A teacher revealed that he devoured textbooks and soon moved on to loftier matters that even adults couldn’t grasp.
“He thereupon devoted himself to higher mathematics, and the flight of his mathematical genius was so high I could not follow,” one admitted.
Philosophy, too, grabbed his imagination. Kant’s Critique Of Pure Reason was an unlikely favourite for a kid.
His tutor reported: “At the time he was still a child, only 13, yet Kant’s works, incomprehensible to ordinary mortals, seemed to be clear to him.”
He entered the Swiss Federal Polytechnic in Zurich in 1896, aged 17, to train as a physics and maths teacher, but would struggle to find work because he was still officially German.
Needing money, he took a job as an assistant at Switzerland’s Patent Office. Crucially, it gave him plenty spare time to begin working on the mathematical theories that would alter the world forever.
By 1905, he published his Special Theory Of Relativity, describing the motion of particles moving close to the speed of light.
Germany, astonished at what he was achieving, was desperate to lure him home, and he had top positions in Berlin before also accepting a part-time role at America’s famed Princeton University.

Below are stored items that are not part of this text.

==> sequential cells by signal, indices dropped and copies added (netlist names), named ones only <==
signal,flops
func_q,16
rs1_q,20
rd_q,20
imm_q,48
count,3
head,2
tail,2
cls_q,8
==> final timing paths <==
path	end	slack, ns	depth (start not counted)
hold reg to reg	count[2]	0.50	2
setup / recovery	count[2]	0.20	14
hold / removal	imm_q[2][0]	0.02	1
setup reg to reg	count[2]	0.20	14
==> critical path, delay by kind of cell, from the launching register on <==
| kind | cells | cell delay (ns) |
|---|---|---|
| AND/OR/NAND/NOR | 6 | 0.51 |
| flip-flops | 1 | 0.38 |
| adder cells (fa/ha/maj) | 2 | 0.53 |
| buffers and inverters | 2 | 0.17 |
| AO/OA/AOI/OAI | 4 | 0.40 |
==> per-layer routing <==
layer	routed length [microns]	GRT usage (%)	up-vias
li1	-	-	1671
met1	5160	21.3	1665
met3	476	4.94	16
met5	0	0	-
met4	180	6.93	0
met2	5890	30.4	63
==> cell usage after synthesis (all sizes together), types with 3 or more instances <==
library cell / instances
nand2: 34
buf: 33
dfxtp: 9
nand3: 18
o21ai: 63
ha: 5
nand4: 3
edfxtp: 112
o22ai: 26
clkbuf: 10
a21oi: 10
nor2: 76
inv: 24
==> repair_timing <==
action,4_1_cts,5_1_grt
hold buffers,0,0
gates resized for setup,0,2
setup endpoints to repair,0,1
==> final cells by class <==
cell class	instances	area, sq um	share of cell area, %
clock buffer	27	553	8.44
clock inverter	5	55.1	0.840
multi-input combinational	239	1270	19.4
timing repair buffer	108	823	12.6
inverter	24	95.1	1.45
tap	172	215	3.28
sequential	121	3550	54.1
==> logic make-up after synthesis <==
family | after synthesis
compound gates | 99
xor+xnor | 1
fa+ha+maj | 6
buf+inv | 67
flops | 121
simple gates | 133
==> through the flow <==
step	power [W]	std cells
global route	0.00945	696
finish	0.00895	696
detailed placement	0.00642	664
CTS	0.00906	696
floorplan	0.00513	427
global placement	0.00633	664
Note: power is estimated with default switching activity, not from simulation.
==> src/rtl/tracker_config.svh <==
`ifndef TRACKER_CONFIG_SVH
`define TRACKER_CONFIG_SVH

////////////////////
// Stream and coordinate widths
////////////////////

// One CCIR656 word from the decoder chip
`define TRK_WORD_W 10

// Pixel column within a line
`define TRK_X_W 10

// Interlaced line count, both fields
`define TRK_Y_W 9

////////////////////
// Active picture window
////////////////////

// Lines before this one carry vertical blanking
`define TRK_FIRST_LINE 23

// Exclusive bound
`define TRK_LAST_LINE 503

// Left edge, skips the ragged start of each line
`define TRK_FIRST_COL 10

// Exclusive bound
`define TRK_LAST_COL 650

////////////////////
// Timing reference code
////////////////////

// First word of every SAV/EAV preamble
`define TRK_CODE_PREAMBLE_HI 10'h3ff

// Second and third preamble words
`define TRK_CODE_PREAMBLE_LO 10'h000

`endif

==> src/rtl/video_pkg.sv <==
`include "tracker_config.svh"

package video_pkg;

   ////////////////////
   // Stream words and positions
   ////////////////////

   // One stream word, also one Y, Cr or Cb component
   typedef logic [`TRK_WORD_W-1:0] sample_t;

   // Line within the interlaced frame
   typedef logic [`TRK_Y_W-1:0] line_t;

   // Pixel column within a line
   typedef logic [`TRK_X_W-1:0] col_t;

   ////////////////////
   // Decoded video
   ////////////////////

   // Co-sited pixel, chroma shared by a Y pair
   typedef struct packed {
      sample_t lum;
      sample_t cr;
      sample_t cb;
   } pixel_t;

   // Timing reference from the XY word
   typedef struct packed {
      // One-cycle strobe per XY word
      logic stb;
      // Field, set for the second field
      logic f;
      // Vertical blanking
      logic v;
      logic h;   // set for EAV, clear for SAV
   } sync_t;

   // Decoder FSM
   typedef enum logic [2:0] {
      // Hunting for 3FF
      SEARCH,
      // 3FF seen, expect first zero
      PRE_1,
      // Second zero then XY word
      PRE_2,
      // Active video, word order Cb Y Cr Y
      CB,
      Y0,
      CR,
      Y1
   } dec_state_e;

endpackage
==> config.mk <==
export PLATFORM = sky130hd
export DESIGN_NAME = riscv_lsu
export DESIGN_NICKNAME = d
export VERILOG_FILES = /design/src/design/riscv_lsu_pkg.sv /design/src/design/riscv_lsu.sv
export VERILOG_INCLUDE_DIRS = /design/src /design/src/design
export SDC_FILE = /design/constraint.sdc
export NUM_CORES = 1
export LEC_CHECK = 0
export ABC_AREA = 1
export BUFFER_PORTS_ARGS = -buffer_cell sky130_fd_sc_hd__buf_4
export CORE_ASPECT_RATIO = 1.1
export CORE_MARGIN = 2
export CORE_UTILIZATION = 35
export CTS_BUF_LIST = sky130_fd_sc_hd__clkbuf_8 sky130_fd_sc_hd__clkbuf_16
export CTS_CLUSTER_DIAMETER = 120
export DETAILED_ROUTE_END_ITERATION = 16
export MAX_ROUTING_LAYER = met4
export PLACE_DENSITY = 0.79
export REMOVE_ABC_BUFFERS = 1
export SLEW_MARGIN = 20
export SYNTH_ARGS = -nofsm -noshare
export SYNTH_HDL_FRONTEND = slang
export SYNTH_SLANG_ARGS = --single-unit
==> constraint.sdc <==
create_clock -name clk_in -period 2.6 [get_ports clk_in]
set_input_delay 0.13 -clock clk_in [delete_from_list [all_inputs] [get_ports clk_in]]
set_output_delay 0.13 -clock clk_in [all_outputs]
set_load 0.02 [all_outputs]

That was where the Nazis came in, and where Einstein put down permanent roots in the USA.
The son of a salesman, who fancied plumbing and piano-tinkling, would come up with “the world’s most famous equation”: E = mc squared, known as his mass-energy equivalence formula.
It was the theory that anything with a mass also had to have an equivalent amount of energy, and vice versa, and it too changed the world.
His theory of relativity became one of the two pillars of modern physics, alongside quantum mechanics.
He left us 65 years ago this week, but Albert Einstein’s mind still shapes our world.